**PROBLEM TO SOLVE**
Among the lines of data below, reproduce only those from the one with "logic [PTR_W-1:0] wr_ptr;" through the one with "((op_kind == KIND_BR)", exactly as they stand, both ends included.
-*-
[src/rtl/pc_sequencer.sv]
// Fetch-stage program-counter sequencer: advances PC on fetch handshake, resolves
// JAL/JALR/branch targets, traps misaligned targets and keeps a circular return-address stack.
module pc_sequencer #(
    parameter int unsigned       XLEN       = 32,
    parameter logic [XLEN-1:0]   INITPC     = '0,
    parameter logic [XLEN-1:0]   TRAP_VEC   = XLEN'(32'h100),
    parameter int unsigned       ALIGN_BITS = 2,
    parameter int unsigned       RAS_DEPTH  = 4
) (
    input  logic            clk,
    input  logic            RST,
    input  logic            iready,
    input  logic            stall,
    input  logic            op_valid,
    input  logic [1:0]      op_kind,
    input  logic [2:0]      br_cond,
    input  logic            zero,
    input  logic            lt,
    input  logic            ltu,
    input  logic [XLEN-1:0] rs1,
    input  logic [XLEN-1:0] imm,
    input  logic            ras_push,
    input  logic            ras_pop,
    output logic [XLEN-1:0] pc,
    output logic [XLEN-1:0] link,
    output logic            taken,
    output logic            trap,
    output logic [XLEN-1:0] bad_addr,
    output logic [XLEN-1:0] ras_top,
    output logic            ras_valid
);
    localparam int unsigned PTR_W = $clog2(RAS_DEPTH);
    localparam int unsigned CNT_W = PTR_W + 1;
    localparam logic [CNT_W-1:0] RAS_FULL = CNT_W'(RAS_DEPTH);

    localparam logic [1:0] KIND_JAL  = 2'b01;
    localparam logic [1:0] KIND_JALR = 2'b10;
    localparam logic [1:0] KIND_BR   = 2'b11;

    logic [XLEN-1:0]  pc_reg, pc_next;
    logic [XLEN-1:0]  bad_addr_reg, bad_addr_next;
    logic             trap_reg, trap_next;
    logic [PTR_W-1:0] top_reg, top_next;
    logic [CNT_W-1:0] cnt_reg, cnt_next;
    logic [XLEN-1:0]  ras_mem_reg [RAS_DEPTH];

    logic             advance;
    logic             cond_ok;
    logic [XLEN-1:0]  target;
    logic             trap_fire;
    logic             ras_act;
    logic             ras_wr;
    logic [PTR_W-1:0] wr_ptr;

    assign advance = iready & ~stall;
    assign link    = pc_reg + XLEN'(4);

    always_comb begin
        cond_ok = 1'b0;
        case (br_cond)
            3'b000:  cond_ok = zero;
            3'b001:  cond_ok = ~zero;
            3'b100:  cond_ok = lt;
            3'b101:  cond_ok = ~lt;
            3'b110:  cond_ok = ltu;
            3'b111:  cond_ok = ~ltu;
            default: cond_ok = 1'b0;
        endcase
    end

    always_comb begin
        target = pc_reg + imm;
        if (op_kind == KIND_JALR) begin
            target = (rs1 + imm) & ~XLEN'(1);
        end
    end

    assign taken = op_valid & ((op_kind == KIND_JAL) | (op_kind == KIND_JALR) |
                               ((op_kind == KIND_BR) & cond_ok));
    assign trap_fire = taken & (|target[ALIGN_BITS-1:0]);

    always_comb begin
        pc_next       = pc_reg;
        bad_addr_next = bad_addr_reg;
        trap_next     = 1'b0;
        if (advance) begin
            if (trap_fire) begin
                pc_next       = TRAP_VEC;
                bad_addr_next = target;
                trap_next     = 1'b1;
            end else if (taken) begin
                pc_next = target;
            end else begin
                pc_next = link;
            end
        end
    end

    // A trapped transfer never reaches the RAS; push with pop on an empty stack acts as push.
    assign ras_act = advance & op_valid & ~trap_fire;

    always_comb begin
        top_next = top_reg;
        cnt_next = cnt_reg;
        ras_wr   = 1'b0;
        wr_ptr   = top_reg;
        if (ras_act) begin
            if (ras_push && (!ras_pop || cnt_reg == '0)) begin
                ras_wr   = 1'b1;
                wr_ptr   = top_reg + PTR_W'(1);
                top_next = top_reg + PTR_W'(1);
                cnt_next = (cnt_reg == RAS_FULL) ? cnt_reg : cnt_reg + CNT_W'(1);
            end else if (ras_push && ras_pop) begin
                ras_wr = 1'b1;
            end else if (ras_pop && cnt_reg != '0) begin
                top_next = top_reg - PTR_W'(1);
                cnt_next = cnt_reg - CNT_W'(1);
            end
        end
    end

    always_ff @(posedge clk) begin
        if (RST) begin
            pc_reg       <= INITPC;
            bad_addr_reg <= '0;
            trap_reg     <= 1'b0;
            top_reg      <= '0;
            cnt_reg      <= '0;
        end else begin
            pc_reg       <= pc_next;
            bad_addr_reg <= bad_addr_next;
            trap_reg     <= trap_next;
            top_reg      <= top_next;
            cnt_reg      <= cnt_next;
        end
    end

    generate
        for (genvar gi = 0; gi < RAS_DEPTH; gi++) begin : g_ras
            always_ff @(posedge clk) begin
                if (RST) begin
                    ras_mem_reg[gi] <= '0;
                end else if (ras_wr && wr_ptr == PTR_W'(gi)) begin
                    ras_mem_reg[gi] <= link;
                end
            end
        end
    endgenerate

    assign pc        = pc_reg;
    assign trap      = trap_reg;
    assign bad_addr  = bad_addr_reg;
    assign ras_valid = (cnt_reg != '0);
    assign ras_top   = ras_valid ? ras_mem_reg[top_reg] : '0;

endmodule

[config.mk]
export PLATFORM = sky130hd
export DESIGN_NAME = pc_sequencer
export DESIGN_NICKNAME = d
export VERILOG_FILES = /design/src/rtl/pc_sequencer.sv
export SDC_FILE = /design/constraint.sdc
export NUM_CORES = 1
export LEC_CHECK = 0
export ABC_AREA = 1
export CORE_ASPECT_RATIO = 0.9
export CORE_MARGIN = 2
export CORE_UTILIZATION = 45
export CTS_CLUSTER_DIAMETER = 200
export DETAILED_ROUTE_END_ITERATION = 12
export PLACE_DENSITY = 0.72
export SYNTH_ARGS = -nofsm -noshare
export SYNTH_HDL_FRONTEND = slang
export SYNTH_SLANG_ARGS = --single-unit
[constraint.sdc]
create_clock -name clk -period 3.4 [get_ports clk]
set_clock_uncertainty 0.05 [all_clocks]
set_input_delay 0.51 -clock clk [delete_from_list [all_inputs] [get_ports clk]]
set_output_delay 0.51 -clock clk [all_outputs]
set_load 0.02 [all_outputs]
-*-
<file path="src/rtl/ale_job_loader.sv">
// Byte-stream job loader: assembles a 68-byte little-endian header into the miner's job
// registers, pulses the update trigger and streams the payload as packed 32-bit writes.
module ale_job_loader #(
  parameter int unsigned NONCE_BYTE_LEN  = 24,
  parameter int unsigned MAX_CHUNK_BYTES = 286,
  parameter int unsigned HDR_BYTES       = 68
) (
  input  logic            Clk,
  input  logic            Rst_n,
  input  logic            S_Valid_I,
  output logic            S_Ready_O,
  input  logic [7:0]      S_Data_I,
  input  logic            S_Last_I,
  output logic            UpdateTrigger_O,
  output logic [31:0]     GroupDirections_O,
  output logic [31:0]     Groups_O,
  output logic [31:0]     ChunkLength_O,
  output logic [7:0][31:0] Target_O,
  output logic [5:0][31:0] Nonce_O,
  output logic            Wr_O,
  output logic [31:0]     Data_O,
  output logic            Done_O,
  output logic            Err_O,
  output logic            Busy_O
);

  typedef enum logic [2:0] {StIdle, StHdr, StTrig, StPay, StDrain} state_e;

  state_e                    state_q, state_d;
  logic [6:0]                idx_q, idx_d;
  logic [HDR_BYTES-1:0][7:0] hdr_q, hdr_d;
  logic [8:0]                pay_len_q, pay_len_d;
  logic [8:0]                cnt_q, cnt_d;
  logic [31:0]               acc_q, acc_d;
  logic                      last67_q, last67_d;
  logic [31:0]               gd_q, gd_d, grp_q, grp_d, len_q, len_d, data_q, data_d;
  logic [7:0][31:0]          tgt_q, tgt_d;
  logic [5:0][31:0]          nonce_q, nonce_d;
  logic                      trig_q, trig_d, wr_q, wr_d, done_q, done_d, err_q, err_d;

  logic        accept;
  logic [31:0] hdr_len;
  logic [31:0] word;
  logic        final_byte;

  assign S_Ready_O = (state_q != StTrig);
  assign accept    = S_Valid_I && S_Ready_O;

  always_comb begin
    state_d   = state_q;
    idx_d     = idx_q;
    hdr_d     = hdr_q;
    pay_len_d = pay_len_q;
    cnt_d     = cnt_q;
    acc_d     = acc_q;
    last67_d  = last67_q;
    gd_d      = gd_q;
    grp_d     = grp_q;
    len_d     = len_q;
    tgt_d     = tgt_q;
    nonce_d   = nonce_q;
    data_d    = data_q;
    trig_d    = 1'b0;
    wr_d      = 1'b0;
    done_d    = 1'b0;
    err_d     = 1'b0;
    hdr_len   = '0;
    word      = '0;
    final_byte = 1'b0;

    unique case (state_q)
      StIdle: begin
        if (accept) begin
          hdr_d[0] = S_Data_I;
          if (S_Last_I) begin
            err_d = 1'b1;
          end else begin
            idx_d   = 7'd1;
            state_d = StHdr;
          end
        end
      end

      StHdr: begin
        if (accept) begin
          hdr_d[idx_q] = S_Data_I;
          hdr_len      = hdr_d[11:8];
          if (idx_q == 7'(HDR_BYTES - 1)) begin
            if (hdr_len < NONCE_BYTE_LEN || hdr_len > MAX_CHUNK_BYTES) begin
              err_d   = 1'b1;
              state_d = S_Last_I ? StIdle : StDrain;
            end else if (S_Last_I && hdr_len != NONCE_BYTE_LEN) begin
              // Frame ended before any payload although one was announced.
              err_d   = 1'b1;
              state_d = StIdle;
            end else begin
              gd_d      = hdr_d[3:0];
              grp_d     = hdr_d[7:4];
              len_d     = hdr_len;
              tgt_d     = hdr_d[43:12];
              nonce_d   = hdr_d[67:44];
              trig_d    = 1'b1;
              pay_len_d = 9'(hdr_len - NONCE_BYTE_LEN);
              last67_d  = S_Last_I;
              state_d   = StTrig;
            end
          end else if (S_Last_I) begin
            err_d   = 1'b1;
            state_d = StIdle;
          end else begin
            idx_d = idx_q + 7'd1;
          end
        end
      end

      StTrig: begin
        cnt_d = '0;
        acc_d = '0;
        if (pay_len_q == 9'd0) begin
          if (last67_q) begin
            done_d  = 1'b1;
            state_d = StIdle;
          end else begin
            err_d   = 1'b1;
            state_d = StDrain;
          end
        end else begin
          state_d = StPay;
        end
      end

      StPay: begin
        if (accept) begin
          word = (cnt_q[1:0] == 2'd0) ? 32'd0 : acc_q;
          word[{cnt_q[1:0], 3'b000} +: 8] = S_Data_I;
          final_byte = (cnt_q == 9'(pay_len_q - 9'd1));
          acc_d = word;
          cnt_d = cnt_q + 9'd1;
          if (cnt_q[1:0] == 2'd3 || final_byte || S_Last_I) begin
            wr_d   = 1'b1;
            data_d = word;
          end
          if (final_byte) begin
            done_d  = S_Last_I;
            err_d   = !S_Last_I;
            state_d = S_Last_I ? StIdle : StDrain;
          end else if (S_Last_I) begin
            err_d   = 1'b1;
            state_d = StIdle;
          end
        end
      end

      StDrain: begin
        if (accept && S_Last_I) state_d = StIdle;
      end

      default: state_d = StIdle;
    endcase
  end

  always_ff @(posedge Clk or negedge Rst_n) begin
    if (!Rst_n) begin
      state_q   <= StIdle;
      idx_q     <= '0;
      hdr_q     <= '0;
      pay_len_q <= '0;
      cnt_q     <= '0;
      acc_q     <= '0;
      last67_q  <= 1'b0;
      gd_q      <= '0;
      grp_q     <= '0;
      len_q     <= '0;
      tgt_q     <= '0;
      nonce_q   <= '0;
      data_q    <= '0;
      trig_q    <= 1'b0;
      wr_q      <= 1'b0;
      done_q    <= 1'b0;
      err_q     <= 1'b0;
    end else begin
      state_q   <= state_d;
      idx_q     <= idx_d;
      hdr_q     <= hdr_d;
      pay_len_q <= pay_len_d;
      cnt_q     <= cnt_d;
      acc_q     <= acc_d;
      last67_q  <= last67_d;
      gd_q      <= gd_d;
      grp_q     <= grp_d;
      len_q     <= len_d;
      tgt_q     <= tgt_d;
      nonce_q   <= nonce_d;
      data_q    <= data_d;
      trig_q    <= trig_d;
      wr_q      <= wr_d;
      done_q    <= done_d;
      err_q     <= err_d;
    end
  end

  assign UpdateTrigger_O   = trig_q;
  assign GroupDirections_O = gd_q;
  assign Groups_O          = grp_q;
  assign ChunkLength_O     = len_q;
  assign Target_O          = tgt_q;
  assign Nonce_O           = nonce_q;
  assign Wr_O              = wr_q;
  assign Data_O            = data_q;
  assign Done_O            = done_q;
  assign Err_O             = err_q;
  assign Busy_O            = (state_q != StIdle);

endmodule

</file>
-*-
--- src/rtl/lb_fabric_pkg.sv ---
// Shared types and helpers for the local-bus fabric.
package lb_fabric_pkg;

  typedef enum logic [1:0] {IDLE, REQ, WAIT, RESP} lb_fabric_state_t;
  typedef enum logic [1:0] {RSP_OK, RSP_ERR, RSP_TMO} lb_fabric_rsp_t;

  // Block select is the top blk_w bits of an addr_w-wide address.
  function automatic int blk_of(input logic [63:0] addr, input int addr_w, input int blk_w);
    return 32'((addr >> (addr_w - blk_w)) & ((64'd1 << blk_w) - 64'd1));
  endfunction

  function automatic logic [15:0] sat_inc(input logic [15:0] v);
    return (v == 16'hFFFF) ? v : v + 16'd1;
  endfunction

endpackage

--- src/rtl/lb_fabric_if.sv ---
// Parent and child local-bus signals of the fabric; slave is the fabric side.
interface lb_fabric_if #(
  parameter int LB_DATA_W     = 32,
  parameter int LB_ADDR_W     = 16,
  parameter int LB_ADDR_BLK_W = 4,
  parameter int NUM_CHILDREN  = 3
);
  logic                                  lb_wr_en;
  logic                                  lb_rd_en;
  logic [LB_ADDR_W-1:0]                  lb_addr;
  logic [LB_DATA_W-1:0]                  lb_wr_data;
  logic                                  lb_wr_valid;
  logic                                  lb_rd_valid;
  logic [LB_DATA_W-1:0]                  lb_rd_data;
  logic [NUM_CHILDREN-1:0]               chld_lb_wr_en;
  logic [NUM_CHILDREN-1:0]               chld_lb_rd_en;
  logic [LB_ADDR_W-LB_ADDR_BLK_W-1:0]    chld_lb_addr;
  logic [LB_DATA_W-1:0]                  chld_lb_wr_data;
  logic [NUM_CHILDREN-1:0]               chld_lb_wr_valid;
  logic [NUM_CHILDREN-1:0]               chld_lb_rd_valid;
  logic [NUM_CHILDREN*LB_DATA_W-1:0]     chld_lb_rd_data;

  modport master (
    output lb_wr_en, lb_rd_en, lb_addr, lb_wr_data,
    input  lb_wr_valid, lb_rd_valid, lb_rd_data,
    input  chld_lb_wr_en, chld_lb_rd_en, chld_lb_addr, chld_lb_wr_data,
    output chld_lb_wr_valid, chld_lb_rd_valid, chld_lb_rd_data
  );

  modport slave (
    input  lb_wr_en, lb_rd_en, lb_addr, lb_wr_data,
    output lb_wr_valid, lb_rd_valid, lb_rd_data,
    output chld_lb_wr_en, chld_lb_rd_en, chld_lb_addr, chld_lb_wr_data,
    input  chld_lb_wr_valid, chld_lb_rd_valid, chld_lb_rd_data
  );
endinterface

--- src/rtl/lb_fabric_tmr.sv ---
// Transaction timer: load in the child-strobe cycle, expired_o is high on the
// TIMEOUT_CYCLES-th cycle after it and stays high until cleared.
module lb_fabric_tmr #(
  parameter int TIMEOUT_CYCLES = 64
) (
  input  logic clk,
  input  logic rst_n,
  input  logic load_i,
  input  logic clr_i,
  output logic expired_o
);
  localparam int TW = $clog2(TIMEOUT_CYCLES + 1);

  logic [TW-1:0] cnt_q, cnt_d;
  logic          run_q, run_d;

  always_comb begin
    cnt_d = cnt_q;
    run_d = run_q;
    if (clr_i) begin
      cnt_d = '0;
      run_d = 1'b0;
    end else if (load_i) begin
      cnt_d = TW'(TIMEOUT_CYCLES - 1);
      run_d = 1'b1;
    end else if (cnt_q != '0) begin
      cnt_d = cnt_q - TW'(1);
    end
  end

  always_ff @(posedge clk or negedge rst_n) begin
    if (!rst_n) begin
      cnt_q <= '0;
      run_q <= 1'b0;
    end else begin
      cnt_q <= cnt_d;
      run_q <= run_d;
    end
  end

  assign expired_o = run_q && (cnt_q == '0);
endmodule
-*-
**REPLY**
    logic [PTR_W-1:0] wr_ptr;

    assign advance = iready & ~stall;
    assign link    = pc_reg + XLEN'(4);

    always_comb begin
        cond_ok = 1'b0;
        case (br_cond)
            3'b000:  cond_ok = zero;
            3'b001:  cond_ok = ~zero;
            3'b100:  cond_ok = lt;
            3'b101:  cond_ok = ~lt;
            3'b110:  cond_ok = ltu;
            3'b111:  cond_ok = ~ltu;
            default: cond_ok = 1'b0;
        endcase
    end

    always_comb begin
        target = pc_reg + imm;
        if (op_kind == KIND_JALR) begin
            target = (rs1 + imm) & ~XLEN'(1);
        end
    end

    assign taken = op_valid & ((op_kind == KIND_JAL) | (op_kind == KIND_JALR) |
                               ((op_kind == KIND_BR) & cond_ok));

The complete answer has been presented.